BY CADDIE ALFORD AND DAMIEN SMITH PFISTER
Right up there with the most popular YouTube videos, from viral classics like “Charlie Bit My Finger” to new hits like Luis Fonsi’s catchy “Despacito,” are kids’ videos. But these videos are not what you might think—we’re not talking clips from Disney movies or KIDZ BOP songs. Rather, the kind of kids’ videos on YouTube that are raking in millions and sometimes billions of views have titles like “Huge Eggs Surprise Toys Challenge” and “Wrong Heads Skeleton Spiderman Tom Finger Family Colors Learn.” In some ways, they are what you might expect from kids’ videos: noisy, brightly-colored, and chock full of references to the Marvel Universe and Pixar characters. But in many other ways they are unsettling train wrecks that can only be described as too many cooks clamoring for attention.

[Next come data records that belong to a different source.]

$ cat src/hw/rtl/rtt_ctrl.sv
// Sequencing state machine of the repeating timer table.
module rtt_ctrl (
  input  logic                clk_i,
  input  logic                rst_ni,
  input  logic                in_valid_i,
  output logic                in_stall_o,
  input  rtt_pkg::cmd_e       command_i,
  input  rtt_pkg::dp_status_t status_i,
  output rtt_pkg::ctrl_cmd_t  cmd_o
);

  rtt_pkg::state_e state_q, state_d;

  always_ff @(posedge clk_i or negedge rst_ni) begin
    if (!rst_ni) begin
      state_q <= rtt_pkg::ST_IDLE;
    end else begin
      state_q <= state_d;
    end
  end

  always_comb begin
    state_d = state_q;
    unique case (state_q)
      rtt_pkg::ST_IDLE: begin
        if (in_valid_i) begin
          state_d = (command_i == rtt_pkg::CMD_ADD) ? rtt_pkg::ST_ADD : rtt_pkg::ST_WALK;
        end
      end
      rtt_pkg::ST_ADD: begin
        if (status_i.out_free) begin
          state_d = rtt_pkg::ST_IDLE;
        end
      end
      rtt_pkg::ST_WALK: begin
        if ((status_i.out_free || !status_i.head_fire) && status_i.walk_last) begin
          state_d = rtt_pkg::ST_DONE;
        end
      end
      rtt_pkg::ST_DONE: begin
        if (status_i.out_free) begin
          state_d = rtt_pkg::ST_IDLE;
        end
      end
      default: state_d = rtt_pkg::ST_IDLE;
    endcase
  end

  always_comb begin
    cmd_o      = '0;
    in_stall_o = 1'b1;
    unique case (state_q)
      rtt_pkg::ST_IDLE: begin
        in_stall_o    = 1'b0;
        cmd_o.capture = in_valid_i;
      end
      rtt_pkg::ST_ADD:  cmd_o.add_exec   = status_i.out_free;
      // hold the walk only when the head fires and the output is blocked
      rtt_pkg::ST_WALK: cmd_o.walk_step  = status_i.out_free || !status_i.head_fire;
      rtt_pkg::ST_DONE: cmd_o.emit_final = status_i.out_free;
      default: in_stall_o = 1'b1;
    endcase
  end

endmodule

$ cat src/hw/rtl/rtt_datapath.sv
// Slot ring, request registers and result register of the timer table.
module rtt_datapath #(
  parameter int unsigned NUM_SLOTS = rtt_pkg::NumSlotsDefault
) (
  input  logic                        clk_i,
  input  logic                        rst_ni,
  input  rtt_pkg::ctrl_cmd_t          cmd_i,
  output rtt_pkg::dp_status_t         status_o,
  input  rtt_pkg::cmd_e               command_i,
  input  logic [rtt_pkg::TagW-1:0]    action_tag_i,
  input  logic [rtt_pkg::PeriodW-1:0] period_i,
  input  logic [rtt_pkg::CountW-1:0]  repeat_count_i,
  input  logic [rtt_pkg::IdW-1:0]     timer_id_i,
  input  logic [rtt_pkg::TimeW-1:0]   now_i,
  output logic                        out_valid_o,
  input  logic                        out_stall_i,
  output logic [2:0]                  kind_o,
  output logic [rtt_pkg::IdW-1:0]     out_id_o,
  output logic [rtt_pkg::TagW-1:0]    out_tag_o,
  output logic [rtt_pkg::FiredW-1:0]  fired_count_o,
  output logic                        last_o
);

  localparam int unsigned CntW = (NUM_SLOTS > 1) ? $clog2(NUM_SLOTS) : 1;

  // Slot storage: index 0 is the head, lower index is newer.
  rtt_pkg::slot_t          slot_q [NUM_SLOTS];
  rtt_pkg::slot_t          slot_d [NUM_SLOTS];
  logic [NUM_SLOTS-1:0]    valid_q, valid_d;
  logic [NUM_SLOTS-1:0]    pre_full;

  // Request registers.
  rtt_pkg::cmd_e               cmd_q;
  logic [rtt_pkg::TagW-1:0]    tag_q;
  logic [rtt_pkg::PeriodW-1:0] period_q;
  logic [rtt_pkg::CountW-1:0]  rep_q;
  logic [rtt_pkg::IdW-1:0]     tid_q;
  logic [rtt_pkg::TimeW-1:0]   now_q;

  logic [rtt_pkg::IdW-1:0]    next_id_q;
  logic [CntW-1:0]            cnt_q;
  logic [rtt_pkg::FiredW-1:0] fired_q;
  logic                       found_q;

  // Result register.
  logic                       out_valid_q;
  rtt_pkg::kind_e             out_kind_q, out_kind_d;
  logic [rtt_pkg::IdW-1:0]    out_id_q, out_id_d;
  logic [rtt_pkg::TagW-1:0]   out_tag_q, out_tag_d;
  logic [rtt_pkg::FiredW-1:0] out_cnt_q, out_cnt_d;
  logic                       out_last_q, out_last_d;
  logic                       out_load, out_free;

  logic                       full, is_tick, head_fire, head_hit, head_keep;
  logic [rtt_pkg::TimeW-1:0]  elapsed;
  rtt_pkg::slot_t             head_mod, new_slot;

  assign full    = &valid_q;
  assign is_tick = (cmd_q == rtt_pkg::CMD_TICK);
  assign elapsed = now_q - slot_q[0].run_stamp;

  assign head_fire = is_tick && valid_q[0] &&
                     (elapsed >= {{(rtt_pkg::TimeW-rtt_pkg::PeriodW){1'b0}}, slot_q[0].period});
  assign head_hit  = !is_tick && valid_q[0] && !found_q &&
                     ((cmd_q == rtt_pkg::CMD_DEL_TAG) ? (slot_q[0].tag == tag_q)
                                                      : (slot_q[0].id == tid_q));

  // Update the head as it leaves for the tail of the ring.
  always_comb begin
    head_mod  = slot_q[0];
    head_keep = valid_q[0] && !head_hit;
    if (head_fire) begin
      if (slot_q[0].remaining == rtt_pkg::CountW'(1)) begin
        head_keep = 1'b0;
      end else begin
        head_mod.run_stamp = now_q;
        if (slot_q[0].remaining != '0) begin
          head_mod.remaining = slot_q[0].remaining - rtt_pkg::CountW'(1);
        end
      end
    end
  end

  always_comb begin
    new_slot.tag       = tag_q;
    new_slot.period    = period_q;
    new_slot.remaining = rep_q;
    new_slot.run_stamp = now_q;
    new_slot.id        = next_id_q;
  end

  // A slot shifts on add only while every newer slot is occupied.
  always_comb begin
    pre_full[0] = 1'b1;
    for (int i = 1; i < NUM_SLOTS; i++) begin
      pre_full[i] = pre_full[i-1] & valid_q[i-1];
    end
  end

  always_comb begin
    slot_d  = slot_q;
    valid_d = valid_q;
    if (cmd_i.add_exec && !full) begin
      slot_d[0]  = new_slot;
      valid_d[0] = 1'b1;
      for (int i = 1; i < NUM_SLOTS; i++) begin
        if (pre_full[i]) begin
          slot_d[i]  = slot_q[i-1];
          valid_d[i] = valid_q[i-1];
        end
      end
    end else if (cmd_i.walk_step) begin
      for (int i = 0; i < NUM_SLOTS - 1; i++) begin
        slot_d[i]  = slot_q[i+1];
        valid_d[i] = valid_q[i+1];
      end
      slot_d[NUM_SLOTS-1]  = head_mod;
      valid_d[NUM_SLOTS-1] = head_keep;
    end
  end

  always_ff @(posedge clk_i) begin
    slot_q <= slot_d;
  end

  always_ff @(posedge clk_i or negedge rst_ni) begin
    if (!rst_ni) begin
      valid_q <= '0;
    end else begin
      valid_q <= valid_d;
    end
  end

  always_ff @(posedge clk_i) begin
    if (cmd_i.capture) begin
      cmd_q    <= command_i;
      tag_q    <= action_tag_i;
      period_q <= period_i;
      rep_q    <= repeat_count_i;
      tid_q    <= timer_id_i;
      now_q    <= now_i;
    end
  end

  always_ff @(posedge clk_i or negedge rst_ni) begin
    if (!rst_ni) begin
      next_id_q <= '0;
      cnt_q     <= '0;
      fired_q   <= '0;
      found_q   <= 1'b0;
    end else begin
      if (cmd_i.add_exec && !full) begin
        next_id_q <= next_id_q + rtt_pkg::IdW'(1);
      end
      if (cmd_i.capture) begin
        cnt_q   <= '0;
        fired_q <= '0;
        found_q <= 1'b0;
      end else if (cmd_i.walk_step) begin
        cnt_q <= cnt_q + CntW'(1);
        if (head_fire) begin
          fired_q <= fired_q + rtt_pkg::FiredW'(1);
        end
        if (head_hit) begin
          found_q <= 1'b1;
        end
      end
    end
  end

  // Result register: loads when empty or when its request is taken.
  assign out_free = !out_valid_q || !out_stall_i;
  assign out_load = cmd_i.add_exec || (cmd_i.walk_step && head_fire) || cmd_i.emit_final;

  always_comb begin
    out_kind_d = rtt_pkg::KIND_FIRED;
    out_id_d   = '0;
    out_tag_d  = '0;
    out_cnt_d  = '0;
    out_last_d = 1'b1;
    priority if (cmd_i.add_exec) begin
      out_kind_d = full ? rtt_pkg::KIND_FULL : rtt_pkg::KIND_ADDED;
      out_id_d   = full ? '0 : next_id_q;
    end else if (cmd_i.emit_final) begin
      if (is_tick) begin
        out_kind_d = rtt_pkg::KIND_TICK_DONE;
        out_cnt_d  = fired_q;
      end else begin
        out_kind_d = found_q ? rtt_pkg::KIND_DELETED : rtt_pkg::KIND_NOT_FOUND;
      end
    end else begin
      out_id_d   = slot_q[0].id;
      out_tag_d  = slot_q[0].tag;
      out_last_d = 1'b0;
    end
  end

  always_ff @(posedge clk_i or negedge rst_ni) begin
    if (!rst_ni) begin
      out_valid_q <= 1'b0;
    end else if (out_load) begin
      out_valid_q <= 1'b1;
    end else if (!out_stall_i) begin
      out_valid_q <= 1'b0;
    end
  end

  always_ff @(posedge clk_i) begin
    if (out_load) begin
      out_kind_q <= out_kind_d;
      out_id_q   <= out_id_d;
      out_tag_q  <= out_tag_d;
      out_cnt_q  <= out_cnt_d;
      out_last_q <= out_last_d;
    end
  end

  assign status_o.out_free  = out_free;
  assign status_o.head_fire = head_fire;
  assign status_o.walk_last = (cnt_q == CntW'(NUM_SLOTS - 1));

  assign out_valid_o   = out_valid_q;
  assign kind_o        = out_kind_q;
  assign out_id_o      = out_id_q;
  assign out_tag_o     = out_tag_q;
  assign fired_count_o = out_cnt_q;
  assign last_o        = out_last_q;

endmodule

Consider the video (now deleted) “Learn Color Bicycle & Finger Family ” by YouTube channel “Kids Spiderman TV.” The video’s soundtrack is a lilting earworm intermixed with disembodied, giggly kid noises. The landscape is confused: an animated mountainside lurks over gigantic bowling balls and pins, which in turn lurk over low-budget renditions of Spiderman and Captain America. A ghostly counting begins, directing us to Spiderman playing a bongo drum and Superman performing a glitchy, out-of-character dance. There is no rhyme or reason, just off-putting idiosyncrasies that increasingly transition from wholesome fun to violence writ large. Elsa from Frozen, for instance, is also in the beginning lineup, but the whole time she is inexplicably doubled-over, as if in pain. A minute in, a flamboyant Spiderman runs into Captain America, knocking him down. Later, Elsa falls repeatedly from her bike. Each time, she lies crumpled on her side for a full second before getting up. To the adult eye, this video is disturbing, but it’s bright and fast-paced. Kids love it.
Parents probably do too—there is a patina of educational value promised in the title that is also queued up in the opening seconds of these videos. In a video with the search engine optimized name of “LEARN COLOR BICYCLE & Finger Family — SUPERHEROES – Animation 3D Cartoon Fun for Kids”, superhero bike racers are counted out. Parents can confidently start the video, see that the number work suggests some educational integrity, and then have over ten minutes without intensive childcare. If they glanced over to the video later, they might see RED or BLUE on the screen, but they would likely miss the moment when the cartoon character Shrek mutters, “The gods wish more of me.”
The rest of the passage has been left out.